A couple of iterations in, this new RaceMax version is unsurprisingly the quickest of the lot. For a bike that either slickly integrates or neatly tucks its attributes and components, the Exploro is nevertheless an extremely versatile bike. One of the few gravel bikes that markets itself as being competent on road too, it’s as happy being built up with slick 30c tyres as it is with being pointed at the dirt atop knobbly 40c wide models.

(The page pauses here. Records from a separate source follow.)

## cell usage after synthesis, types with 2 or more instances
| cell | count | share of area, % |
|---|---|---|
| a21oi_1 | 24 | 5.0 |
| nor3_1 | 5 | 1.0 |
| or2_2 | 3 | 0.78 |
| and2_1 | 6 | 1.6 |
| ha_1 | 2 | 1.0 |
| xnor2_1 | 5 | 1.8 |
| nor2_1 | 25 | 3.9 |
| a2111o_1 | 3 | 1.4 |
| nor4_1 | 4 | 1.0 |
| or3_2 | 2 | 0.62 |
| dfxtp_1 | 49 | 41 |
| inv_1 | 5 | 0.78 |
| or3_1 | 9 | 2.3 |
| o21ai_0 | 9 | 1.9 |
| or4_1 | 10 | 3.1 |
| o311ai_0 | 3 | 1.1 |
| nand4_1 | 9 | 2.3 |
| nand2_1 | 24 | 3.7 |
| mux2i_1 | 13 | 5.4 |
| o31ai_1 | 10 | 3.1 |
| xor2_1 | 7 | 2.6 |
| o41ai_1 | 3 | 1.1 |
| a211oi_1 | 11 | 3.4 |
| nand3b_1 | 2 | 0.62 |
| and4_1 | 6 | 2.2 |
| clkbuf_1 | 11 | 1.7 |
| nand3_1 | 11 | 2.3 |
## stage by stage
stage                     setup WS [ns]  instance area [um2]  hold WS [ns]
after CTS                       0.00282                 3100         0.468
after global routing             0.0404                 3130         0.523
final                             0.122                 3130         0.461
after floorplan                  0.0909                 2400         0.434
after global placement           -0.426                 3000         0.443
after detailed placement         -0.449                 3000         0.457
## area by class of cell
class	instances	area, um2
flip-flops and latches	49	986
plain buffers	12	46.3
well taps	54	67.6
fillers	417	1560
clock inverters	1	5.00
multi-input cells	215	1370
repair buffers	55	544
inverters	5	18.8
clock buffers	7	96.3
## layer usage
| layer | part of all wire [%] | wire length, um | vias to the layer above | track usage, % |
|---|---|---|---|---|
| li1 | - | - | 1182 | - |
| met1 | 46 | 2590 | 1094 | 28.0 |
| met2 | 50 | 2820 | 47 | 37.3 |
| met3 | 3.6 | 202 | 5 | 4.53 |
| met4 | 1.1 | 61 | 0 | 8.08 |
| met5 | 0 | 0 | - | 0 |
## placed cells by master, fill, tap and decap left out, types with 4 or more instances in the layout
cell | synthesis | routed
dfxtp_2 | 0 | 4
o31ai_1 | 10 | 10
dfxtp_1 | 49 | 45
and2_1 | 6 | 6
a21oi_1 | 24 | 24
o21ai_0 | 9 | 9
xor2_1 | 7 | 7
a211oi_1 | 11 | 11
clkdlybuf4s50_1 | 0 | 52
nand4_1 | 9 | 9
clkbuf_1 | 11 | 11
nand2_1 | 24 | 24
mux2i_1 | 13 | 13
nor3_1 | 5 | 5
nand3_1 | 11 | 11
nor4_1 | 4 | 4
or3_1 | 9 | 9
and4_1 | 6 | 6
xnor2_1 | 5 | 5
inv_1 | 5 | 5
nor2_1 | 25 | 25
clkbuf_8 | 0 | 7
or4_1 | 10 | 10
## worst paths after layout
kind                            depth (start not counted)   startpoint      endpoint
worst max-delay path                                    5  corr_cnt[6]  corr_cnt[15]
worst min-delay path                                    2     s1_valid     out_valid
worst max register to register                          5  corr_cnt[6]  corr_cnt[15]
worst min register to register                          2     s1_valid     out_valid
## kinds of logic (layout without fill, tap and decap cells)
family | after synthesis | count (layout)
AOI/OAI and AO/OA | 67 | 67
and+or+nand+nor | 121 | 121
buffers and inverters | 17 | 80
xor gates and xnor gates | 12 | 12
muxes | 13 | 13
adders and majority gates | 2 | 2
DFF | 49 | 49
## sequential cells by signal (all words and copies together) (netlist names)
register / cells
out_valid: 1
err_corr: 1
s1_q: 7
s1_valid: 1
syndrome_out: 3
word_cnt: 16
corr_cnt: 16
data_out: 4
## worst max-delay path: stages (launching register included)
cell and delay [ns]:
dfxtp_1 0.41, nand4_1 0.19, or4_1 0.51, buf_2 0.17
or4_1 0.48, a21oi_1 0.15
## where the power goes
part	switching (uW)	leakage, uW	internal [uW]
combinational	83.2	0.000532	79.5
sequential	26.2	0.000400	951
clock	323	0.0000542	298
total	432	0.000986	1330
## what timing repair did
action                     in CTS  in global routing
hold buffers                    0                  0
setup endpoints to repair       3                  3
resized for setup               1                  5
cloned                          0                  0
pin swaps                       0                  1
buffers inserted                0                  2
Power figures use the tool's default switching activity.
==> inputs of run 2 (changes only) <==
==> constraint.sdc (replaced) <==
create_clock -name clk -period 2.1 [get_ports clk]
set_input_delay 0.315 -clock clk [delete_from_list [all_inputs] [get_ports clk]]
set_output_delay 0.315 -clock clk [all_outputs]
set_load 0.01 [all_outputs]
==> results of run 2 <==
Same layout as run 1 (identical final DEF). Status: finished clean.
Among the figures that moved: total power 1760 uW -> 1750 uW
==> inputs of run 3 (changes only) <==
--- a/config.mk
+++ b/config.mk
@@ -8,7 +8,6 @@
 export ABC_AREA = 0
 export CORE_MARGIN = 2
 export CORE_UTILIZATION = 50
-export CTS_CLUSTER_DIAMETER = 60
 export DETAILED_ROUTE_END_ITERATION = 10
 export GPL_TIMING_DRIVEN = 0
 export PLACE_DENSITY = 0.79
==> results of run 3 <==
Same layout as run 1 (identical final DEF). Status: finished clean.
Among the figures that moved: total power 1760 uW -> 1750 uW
===== src/rtl/glb_proc_arbiter.sv =====
// Round-robin merge of NUM_CH processor request channels onto the single GLB bank
// processor port, with an in-order read tag FIFO that steers responses back.
module glb_proc_arbiter #(
   parameter int NUM_CH          = 4,
   parameter int ADDR_WIDTH      = 22,
   parameter int DATA_WIDTH      = 64,
   parameter int MAX_OUTSTANDING = 8
) (
   input  logic                           clk,
   input  logic                           reset_n,
   input  logic [NUM_CH-1:0]              ch_wr_en,
   input  logic [NUM_CH*DATA_WIDTH/8-1:0] ch_wr_strb,
   input  logic [NUM_CH*ADDR_WIDTH-1:0]   ch_wr_addr,
   input  logic [NUM_CH*DATA_WIDTH-1:0]   ch_wr_data,
   input  logic [NUM_CH-1:0]              ch_rd_en,
   input  logic [NUM_CH*ADDR_WIDTH-1:0]   ch_rd_addr,
   output logic [NUM_CH-1:0]              ch_req_ready,
   output logic [DATA_WIDTH-1:0]          ch_rd_data,
   output logic [NUM_CH-1:0]              ch_rd_data_valid,
   output logic                           bank_wr_en,
   output logic [DATA_WIDTH/8-1:0]        bank_wr_strb,
   output logic [ADDR_WIDTH-1:0]          bank_wr_addr,
   output logic [DATA_WIDTH-1:0]          bank_wr_data,
   output logic                           bank_rd_en,
   output logic [ADDR_WIDTH-1:0]          bank_rd_addr,
   input  logic [DATA_WIDTH-1:0]          bank_rd_data,
   input  logic                           bank_rd_data_valid,
   output logic                           err_proto,
   output logic                           err_underflow
);

   localparam int STRB_WIDTH = DATA_WIDTH / 8;
   localparam int CH_W       = $clog2(NUM_CH);
   localparam int PTR_W      = $clog2(MAX_OUTSTANDING);
   localparam int CNT_W      = PTR_W + 1;
   localparam logic [CNT_W-1:0] CNT_FULL = CNT_W'(MAX_OUTSTANDING);

   logic [CH_W-1:0]       rr_ptr_q, rr_ptr_d;
   logic [NUM_CH-1:0]     eligible;
   logic                  fifo_full;
   logic                  grant_vld;
   logic [CH_W-1:0]       grant_idx;
   logic [CH_W-1:0]       scan_idx;
   logic                  grant_wr, grant_rd, grant_both;

   logic [STRB_WIDTH-1:0] sel_wr_strb;
   logic [ADDR_WIDTH-1:0] sel_wr_addr;
   logic [DATA_WIDTH-1:0] sel_wr_data;
   logic [ADDR_WIDTH-1:0] sel_rd_addr;

   logic                  bank_wr_en_q, bank_rd_en_q;
   logic [STRB_WIDTH-1:0] bank_wr_strb_q;
   logic [ADDR_WIDTH-1:0] bank_wr_addr_q, bank_rd_addr_q;
   logic [DATA_WIDTH-1:0] bank_wr_data_q;

   logic [CH_W-1:0]       tag_mem_q [MAX_OUTSTANDING];
   logic [PTR_W-1:0]      wr_ptr_q, rd_ptr_q;
   logic [CNT_W-1:0]      count_q, count_d;
   logic                  push, pop, underflow;
   logic [CH_W-1:0]       head_tag;

   logic [NUM_CH-1:0]     rsp_valid_q;
   logic [DATA_WIDTH-1:0] rsp_data_q;
   logic                  err_proto_q, err_underflow_q;

   // A pop in the same cycle must not unblock a read, so fullness uses the registered count.
   assign fifo_full = (count_q == CNT_FULL);
   assign eligible  = ch_wr_en | (ch_rd_en & {NUM_CH{~fifo_full}});

   // NOTE: combinational blocks assign every output a default first and use blocking
   // assignments; any path that skipped an assignment would infer a latch.
   always_comb begin
      grant_vld = 1'b0;
      grant_idx = '0;
      scan_idx  = '0;
      for (int k = 0; k < NUM_CH; k++) begin
         scan_idx = CH_W'((int'(rr_ptr_q) + k) % NUM_CH);
         if (!grant_vld && eligible[scan_idx]) begin
            grant_vld = 1'b1;
            grant_idx = scan_idx;
         end
      end
   end

   always_comb begin
      sel_wr_strb = '0;
      sel_wr_addr = '0;
      sel_wr_data = '0;
      sel_rd_addr = '0;
      for (int i = 0; i < NUM_CH; i++) begin
         if (grant_idx == CH_W'(i)) begin
            sel_wr_strb = ch_wr_strb[i*STRB_WIDTH +: STRB_WIDTH];
            sel_wr_addr = ch_wr_addr[i*ADDR_WIDTH +: ADDR_WIDTH];
            sel_wr_data = ch_wr_data[i*DATA_WIDTH +: DATA_WIDTH];
            sel_rd_addr = ch_rd_addr[i*ADDR_WIDTH +: ADDR_WIDTH];
         end
      end
   end

   // A channel raising both enables gets its write; the read is dropped.
   assign grant_wr   = grant_vld & ch_wr_en[grant_idx];
   assign grant_rd   = grant_vld & ~ch_wr_en[grant_idx] & ch_rd_en[grant_idx];
   assign grant_both = grant_vld & ch_wr_en[grant_idx] & ch_rd_en[grant_idx];

   always_comb begin
      rr_ptr_d = rr_ptr_q;
      if (grant_vld) begin
         rr_ptr_d = (grant_idx == CH_W'(NUM_CH - 1)) ? '0 : grant_idx + CH_W'(1);
      end
   end

   assign push      = grant_rd;
   assign pop       = bank_rd_data_valid & (count_q != '0);
   assign underflow = bank_rd_data_valid & (count_q == '0);
   assign head_tag  = tag_mem_q[rd_ptr_q];

   always_comb begin
      count_d = count_q;
      if (push && !pop) begin
         count_d = count_q + CNT_W'(1);
      end else if (pop && !push) begin
         count_d = count_q - CNT_W'(1);
      end
   end

   // NOTE: state registers use non-blocking assignments so every flop samples the
   // pre-edge value of its neighbours regardless of statement order.
   always_ff @(posedge clk or negedge reset_n) begin
      if (!reset_n) begin
         rr_ptr_q        <= '0;
         bank_wr_en_q    <= 1'b0;
         bank_rd_en_q    <= 1'b0;
         bank_wr_strb_q  <= '0;
         bank_wr_addr_q  <= '0;
         bank_wr_data_q  <= '0;
         bank_rd_addr_q  <= '0;
         wr_ptr_q        <= '0;
         rd_ptr_q        <= '0;
         count_q         <= '0;
         rsp_valid_q     <= '0;
         rsp_data_q      <= '0;
         err_proto_q     <= 1'b0;
         err_underflow_q <= 1'b0;
      end else begin
         rr_ptr_q     <= rr_ptr_d;
         bank_wr_en_q <= grant_wr;
         bank_rd_en_q <= grant_rd;
         if (grant_wr) begin
            bank_wr_strb_q <= sel_wr_strb;
            bank_wr_addr_q <= sel_wr_addr;
            bank_wr_data_q <= sel_wr_data;
         end
         if (grant_rd) begin
            bank_rd_addr_q <= sel_rd_addr;
         end
         if (push) begin
            wr_ptr_q <= wr_ptr_q + PTR_W'(1);
         end
         if (pop) begin
            rd_ptr_q   <= rd_ptr_q + PTR_W'(1);
            rsp_data_q <= bank_rd_data;
         end
         count_q     <= count_d;
         rsp_valid_q <= pop ? (NUM_CH'(1) << head_tag) : '0;
         if (grant_both) begin
            err_proto_q <= 1'b1;
         end
         if (underflow) begin
            err_underflow_q <= 1'b1;
         end
      end
   end

   // NOTE: the tag array is deliberately not reset; only entries between rd_ptr_q and
   // wr_ptr_q are ever read, and those are always written first.
   always_ff @(posedge clk) begin
      if (push) begin
         tag_mem_q[wr_ptr_q] <= grant_idx;
      end
   end

   // Grant is combinational, so it is also forced low while reset is held.
   assign ch_req_ready     = (grant_vld && reset_n) ? (NUM_CH'(1) << grant_idx) : '0;
   assign ch_rd_data       = rsp_data_q;
   assign ch_rd_data_valid = rsp_valid_q;
   assign bank_wr_en       = bank_wr_en_q;
   assign bank_wr_strb     = bank_wr_strb_q;
   assign bank_wr_addr     = bank_wr_addr_q;
   assign bank_wr_data     = bank_wr_data_q;
   assign bank_rd_en       = bank_rd_en_q;
   assign bank_rd_addr     = bank_rd_addr_q;
   assign err_proto        = err_proto_q;
   assign err_underflow    = err_underflow_q;

endmodule
===== src/rtl/rx_deframer.sv =====
// rx_deframer: HDLC-style bit deframer with zero-unstuffing,
// byte assembly, abort/length policing and CRC-16/X.25 check.
module rx_deframer #(
   parameter int MAX_LEN   = 1020,
   parameter bit CHECK_FCS = 1'b1
) (
   input  logic       clk,
   input  logic       rst,
   input  logic       bit_i,
   input  logic       bit_valid_i,
   output logic [7:0] byte_o,
   output logic       valid_o,
   output logic       begin_o,
   output logic       end_o,
   output logic       abort_o,
   output logic       crc_ok_o,
   output logic       in_frame_o
);

   localparam int          CW      = $clog2(MAX_LEN + 1);
   localparam logic [15:0] POLY    = 16'h8408;
   localparam logic [15:0] RESIDUE = 16'hF0B8;

   typedef enum logic [1:0] {
      S_HUNT,
      S_SYNC,
      S_FRAME
   } state_t;

   state_t        state_q;
   logic [2:0]    ones_q;
   logic [2:0]    ones_d;
   logic [2:0]    bit_cnt_q;
   logic [CW-1:0] byte_cnt_q;
   logic [7:0]    shreg_q;
   logic [7:0]    shreg_d;
   logic [15:0]   crc_q;
   logic [15:0]   crc_d;
   logic [15:0]   crc_byte_q;
   logic [7:0]    byte_q;
   logic          valid_q;
   logic          begin_q;
   logic          end_q;
   logic          abort_q;
   logic          crc_ok_q;
   logic          ev_data;
   logic          ev_flag;
   logic          ev_abort;
   logic          byte_done;
   logic          at_max;

   // Classify the raw bit against the run of preceding ones
   always_comb begin
      ev_data  = 1'b0;
      ev_flag  = 1'b0;
      ev_abort = 1'b0;
      ones_d   = 3'd0;
      if (bit_i) begin
         ones_d   = (ones_q == 3'd7) ? 3'd7 : ones_q + 3'd1;
         ev_data  = (ones_q < 3'd6);
         ev_abort = (ones_q == 3'd6);
      end else begin
         ev_data = (ones_q < 3'd5);
         ev_flag = (ones_q == 3'd6);
      end
   end

   // Next shift register / CRC values for a data bit
   always_comb begin
      shreg_d   = {bit_i, shreg_q[7:1]};
      crc_d     = {1'b0, crc_q[15:1]}
                ^ ((crc_q[0] ^ bit_i) ? POLY : 16'h0000);
      byte_done = ev_data && (bit_cnt_q == 3'd7);
      at_max    = (int'(byte_cnt_q) >= MAX_LEN);
   end

   // Deframing FSM with all state and registered output pulses
   always_ff @(posedge clk or negedge rst) begin
      if (!rst) begin
         state_q    <= S_HUNT;
         ones_q     <= 3'd0;
         bit_cnt_q  <= 3'd0;
         byte_cnt_q <= '0;
         shreg_q    <= 8'h00;
         crc_q      <= 16'hFFFF;
         crc_byte_q <= 16'hFFFF;
         byte_q     <= 8'h00;
         valid_q    <= 1'b0;
         begin_q    <= 1'b0;
         end_q      <= 1'b0;
         abort_q    <= 1'b0;
         crc_ok_q   <= 1'b0;
      end else begin
         valid_q <= 1'b0;
         begin_q <= 1'b0;
         end_q   <= 1'b0;
         abort_q <= 1'b0;
         if (bit_valid_i) begin
            ones_q <= ones_d;
            if (ev_flag) begin
               crc_q     <= 16'hFFFF;
               bit_cnt_q <= 3'd0;
               state_q   <= S_SYNC;
               if (state_q == S_FRAME) begin
                  // flag's 0 and six 1s went in as data
                  if (bit_cnt_q == 3'd7) begin
                     end_q    <= 1'b1;
                     crc_ok_q <= (crc_byte_q == RESIDUE);
                  end else begin
                     abort_q <= 1'b1;
                  end
               end
            end else if (ev_abort) begin
               if (state_q == S_FRAME) begin
                  abort_q <= 1'b1;
               end
               state_q <= S_HUNT;
            end else if (ev_data && state_q != S_HUNT) begin
               shreg_q   <= shreg_d;
               crc_q     <= crc_d;
               bit_cnt_q <= bit_cnt_q + 3'd1;
               if (byte_done) begin
                  // checkpoint before flag bits pollute the CRC
                  crc_byte_q <= crc_d;
                  if (state_q == S_SYNC) begin
                     valid_q    <= 1'b1;
                     begin_q    <= 1'b1;
                     byte_q     <= shreg_d;
                     byte_cnt_q <= CW'(1);
                     state_q    <= S_FRAME;
                  end else if (at_max) begin
                     abort_q <= 1'b1;
                     state_q <= S_HUNT;
                  end else begin
                     valid_q    <= 1'b1;
                     byte_q     <= shreg_d;
                     byte_cnt_q <= byte_cnt_q + CW'(1);
                  end
               end
            end
         end
      end
   end

   assign byte_o     = byte_q;
   assign valid_o    = valid_q;
   assign begin_o    = begin_q;
   assign end_o      = end_q;
   assign abort_o    = abort_q;
   assign crc_ok_o   = CHECK_FCS ? crc_ok_q : 1'b1;
   assign in_frame_o = (state_q == S_FRAME);

endmodule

You can also go even wider and sling in a set of 650b wheels if that’s your bag. And while 3T has pioneered the use of single chainring drivetrains on this style of bike, there’s still the ability to run a conventional double chainset should you prefer.

Canyon Grail CF SL

From £2,649, Shop Canyon

While having twin handlebars might seem like being weird for the sake of it, Canyon’s Grail solves a real problem. Ride over any bumpy surface for too long and your hands will start to complain. Do it all day, and by the end, they’ll be screaming.

The Grail’s floating handlebar therefore aims to allow a greater degree of flex when riding on the top of the bar. Its lower brace then has the happy second benefit of stiffening the whole assemblage when riding on the drops. Resulting in a cockpit that’s comfy, yet still great for sprinting or muscling through rough sections, get the right size and you’ll be onto a winner.

Canyon’s direct-to-consumer model also means its bikes all tend to be great value. Translating into above-average groupsets and deep-section carbon wheels on all but the cheapest versions, the Grail is light, aggressive, and not too expensive, plus it’s got secret mudguard eyelets. So, while its angular looks and unusually handlebar may divide opinion, its ride, pricing, and practicality are more likely to be universally appreciated.